Trying to understand the header in tuple (Functions: Intermediate:6/12)

Dear Team:

Course link:Learn data science with Python and R projects

I am very confused about the solution of this assignment.

1.I do not understand this part of the solution:
if header:
return data[1:], data[0]

“if header is true, return data[1:]” indicates the data excludes the header row.
What dose the following part “,data[0]” mean?
Following by this code, dose all_data=open() includes the header row?

  1. I consider all_data=open() includes the header row, which is the[0].
    The answer to the question: Assign the header to a variable named header.
    It asks about the header which is the first row of the all_data(AppleStore.csv), so I think the answer should be: header=all_data[0], not as the answer showing “header=all_data[1]”

3.The answer to the question : Assign the rest of the data set to a variable named apps_data.
The consider the “rest of the data set” as “all_data excludes header row”, so the answer should be : “apps_data=all_data[1:]”, not the answer “apps_data=all_data[0]”

I could not figure which part of my logic is wrong. Please advice.
Thank you!

1 Like

This code essentially says if the header argument is True, then return two objects (ie data[1:] and data[0]. If it is False then just return one object, the entire data. This means that when you call your function, it might return one object or it might return two, depending on the value of header in your function call. So for example, if you run your function (open()) with the defaults (ie file_name='AppleStore.csv' and header = True), then it will return two objects. If you assign it to a variable like this:

all_data = open()

then all_data will be a tuple where the first element (ie all_data[0]) is your actual data (ie data[1:]) and the second element (ie all_data[1]) will be your header (ie data[0]).

I agree with your logic here and that’s why when I did this exercise, I wrote my return statement like this:

    if header:
        return data[0], data[1:]
        return data

so that the first element of the returned tuple would be the header and the second element would be the data.

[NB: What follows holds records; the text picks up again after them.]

--- src/rtl/serial_hamming_enc.sv ---
module serial_hamming_enc #(
  parameter int unsigned K = 4,
  parameter int unsigned R = 3,
  parameter logic [R-1:0] POLY = 3'b011
) (
  input  logic         clk,
  input  logic         rst,
  input  logic [K-1:0] msg_i,
  output logic         ready_o,
  output logic         valid_o,
  output logic         sdata_o
);
  localparam int unsigned N  = K + R;
  localparam int unsigned CW = $clog2(N);

  logic [CW-1:0] phase;
  logic [K-1:0]  sr;
  logic [R-1:0]  par, par_nxt;
  logic          in_msg, din, fb, valid_q, sdata_q;

  assign ready_o = (phase == '0);
  assign in_msg  = (phase < CW'(K));
  assign din     = ready_o ? msg_i[0] : sr[0];
  assign fb      = in_msg & (din ^ par[R-1]);
  assign par_nxt = {par[R-2:0], 1'b0} ^ (fb ? POLY : '0);
  assign valid_o = valid_q;
  assign sdata_o = sdata_q;

  always_ff @(posedge clk or posedge rst) begin
    if (rst) begin
      phase   <= '0;
      sr      <= '0;
      par     <= '0;
      valid_q <= 1'b0;
      sdata_q <= 1'b0;
    end else begin
      phase   <= (phase == CW'(N - 1)) ? '0 : phase + 1'b1;
      sr      <= ready_o ? (msg_i >> 1) : (sr >> 1);
      par     <= par_nxt;
      valid_q <= 1'b1;
      sdata_q <= in_msg ? din : par[R-1];
    end
  end
endmodule


--- config.mk ---
export PLATFORM = sky130hd
export DESIGN_NAME = serial_hamming_enc
export DESIGN_NICKNAME = d
export VERILOG_FILES = /design/src/rtl/serial_hamming_enc.sv
export SDC_FILE = /design/constraint.sdc
export NUM_CORES = 1
export LEC_CHECK = 0
export ABC_AREA = 1
export BUFFER_PORTS_ARGS = -buffer_cell sky130_fd_sc_hd__buf_2
export CELL_PAD_IN_SITES_DETAIL_PLACEMENT = 1
export CELL_PAD_IN_SITES_GLOBAL_PLACEMENT = 2
export CORE_AREA = 2 2 39 41
export CTS_BUF_LIST = sky130_fd_sc_hd__clkbuf_2
export DETAILED_ROUTE_END_ITERATION = 16
export DIE_AREA = 0 0 41 43
export PLACE_DENSITY_LB_ADDON = 0.3
export SYNTH_ARGS = -nofsm -noshare
export SYNTH_HDL_FRONTEND = slang
export SYNTH_SLANG_ARGS = --single-unit
--- constraint.sdc ---
create_clock -name clk -period 2.4 [get_ports clk]
set_clock_uncertainty 0.2 [all_clocks]
set_input_delay 0.12 -clock clk [delete_from_list [all_inputs] [get_ports clk]]
set_output_delay 0.12 -clock clk [all_outputs]
set_load 0.02 [all_outputs]
Yosys cells after proc, flatten, opt, wreduce, memory -nomap -nowiden
Index checks and enable logic that the tools add are counted.

cells by class
  add/subtract/negate cells = 1
  multiplexer cells = 5
  reduce and logical (&&, ||, !) cells = 1
  magnitude comparators = 1
  bitwise operators = 3
  equality and inequality tests = 1

operator list
  kind                   number
  $mux W3                2
  $add A3 B1 Y3 const B  1
  $eq A3 B3 Y1 const B   1
  $logic_not A3 Y1       1
  $lt A3 B3 Y1 const B   1
  $xor A3 B2 Y3          1
  $mux W1                2
  $mux W2                1
  $and A1 B1 Y1          1
  $xor A1 B1 Y1          1

storage, ports and cells
  word-level logic and storage cells = 17
  input port bits = 6
  output and inout port bits = 3
  register bits = 11

Longest topological paths before layout
Gate-level depths: netlist (run 1).

  word-level depth = 6
  mapped depth = 8
  mapped depth without buffers = 8

Worst setup path after synthesis (run 1)
No wires, ideal clock.

  kind = reg-to-reg
  start = register phase[0]
  end = register par[1]
  library setup time = 0.117 ns
  cell stages (with the launch flop) = 9
  slack = 1.137 ns
  arrival = 0.946 ns
  path buffers = 0
  cells stage by stage = dfrtp_1 nor2_2 nand2_2 nand2_2 nand2_2 nand2_2 nand3_2 nand2_1 nand2_1

on the way
  longest elaborated chain between the ends = 6
  elaborated cells between the ends (all ways) = 7
  classes of those cells = 1 x order compare; 2 x mux; 3 x bitwise; 1 x reduce/logical

ends and longest elaborated chain
  element                   RTL line  RTL
  start: declaration        16        logic [CW-1:0] phase;
  start signal: assignment  37        phase <= (phase == CW'(N - 1)) ? '0 : phase + 1'b1;
  $logic_not A3 Y1          21        assign ready_o = (phase == '0);
  $mux W1                   23        assign din = ready_o ? msg_i[0] : sr[0];
  $xor A1 B1 Y1             24        assign fb = in_msg & (din ^ par[R-1]);
  $and A1 B1 Y1 *           24
  $mux W2 *                 25        assign par_nxt = {par[R-2:0], 1'b0} ^ (fb ? POLY : '0);
  $xor A3 B2 Y3 *           25
  named net par_nxt[1]      18        logic [R-1:0] par, par_nxt;
  end signal: assignment    39        par <= par_nxt;
  end: declaration          18

Mark *: on every way through the listed nets, which the timed path passes. The rest lies on a longest branch.

Worst setup path in the final report (run 1)
  start = register phase[1]
  end = output ready_o

on the way
  longest elaborated chain between the ends = 1

ends and longest elaborated chain
  element           RTL line  RTL
  $logic_not A3 Y1  21
  end: declaration  9         output logic ready_o,

Every way passes these cells.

The key here is in understanding how all_data was defined. In the answer provided, all_data is a tuple with the first element as the data and the second element as the header. I (like you) do not enjoy this logic and thus changed the return statement so that it was more logical.


Thank you for your detailed and clear explanation very much!
After I figure out the all_data is a tuple which contains two elements, everything else seems to be reasonable.

Again, Thanks a lot!

I don’t understand why this line is correct:

if header:
return data[1:], data[0]

But this line is incorrect:

if header:
return data[0], data[1:]


After revisiting the material & the above poster, I now understand that the logic of the tuple is: first element as the data and the second element as the header.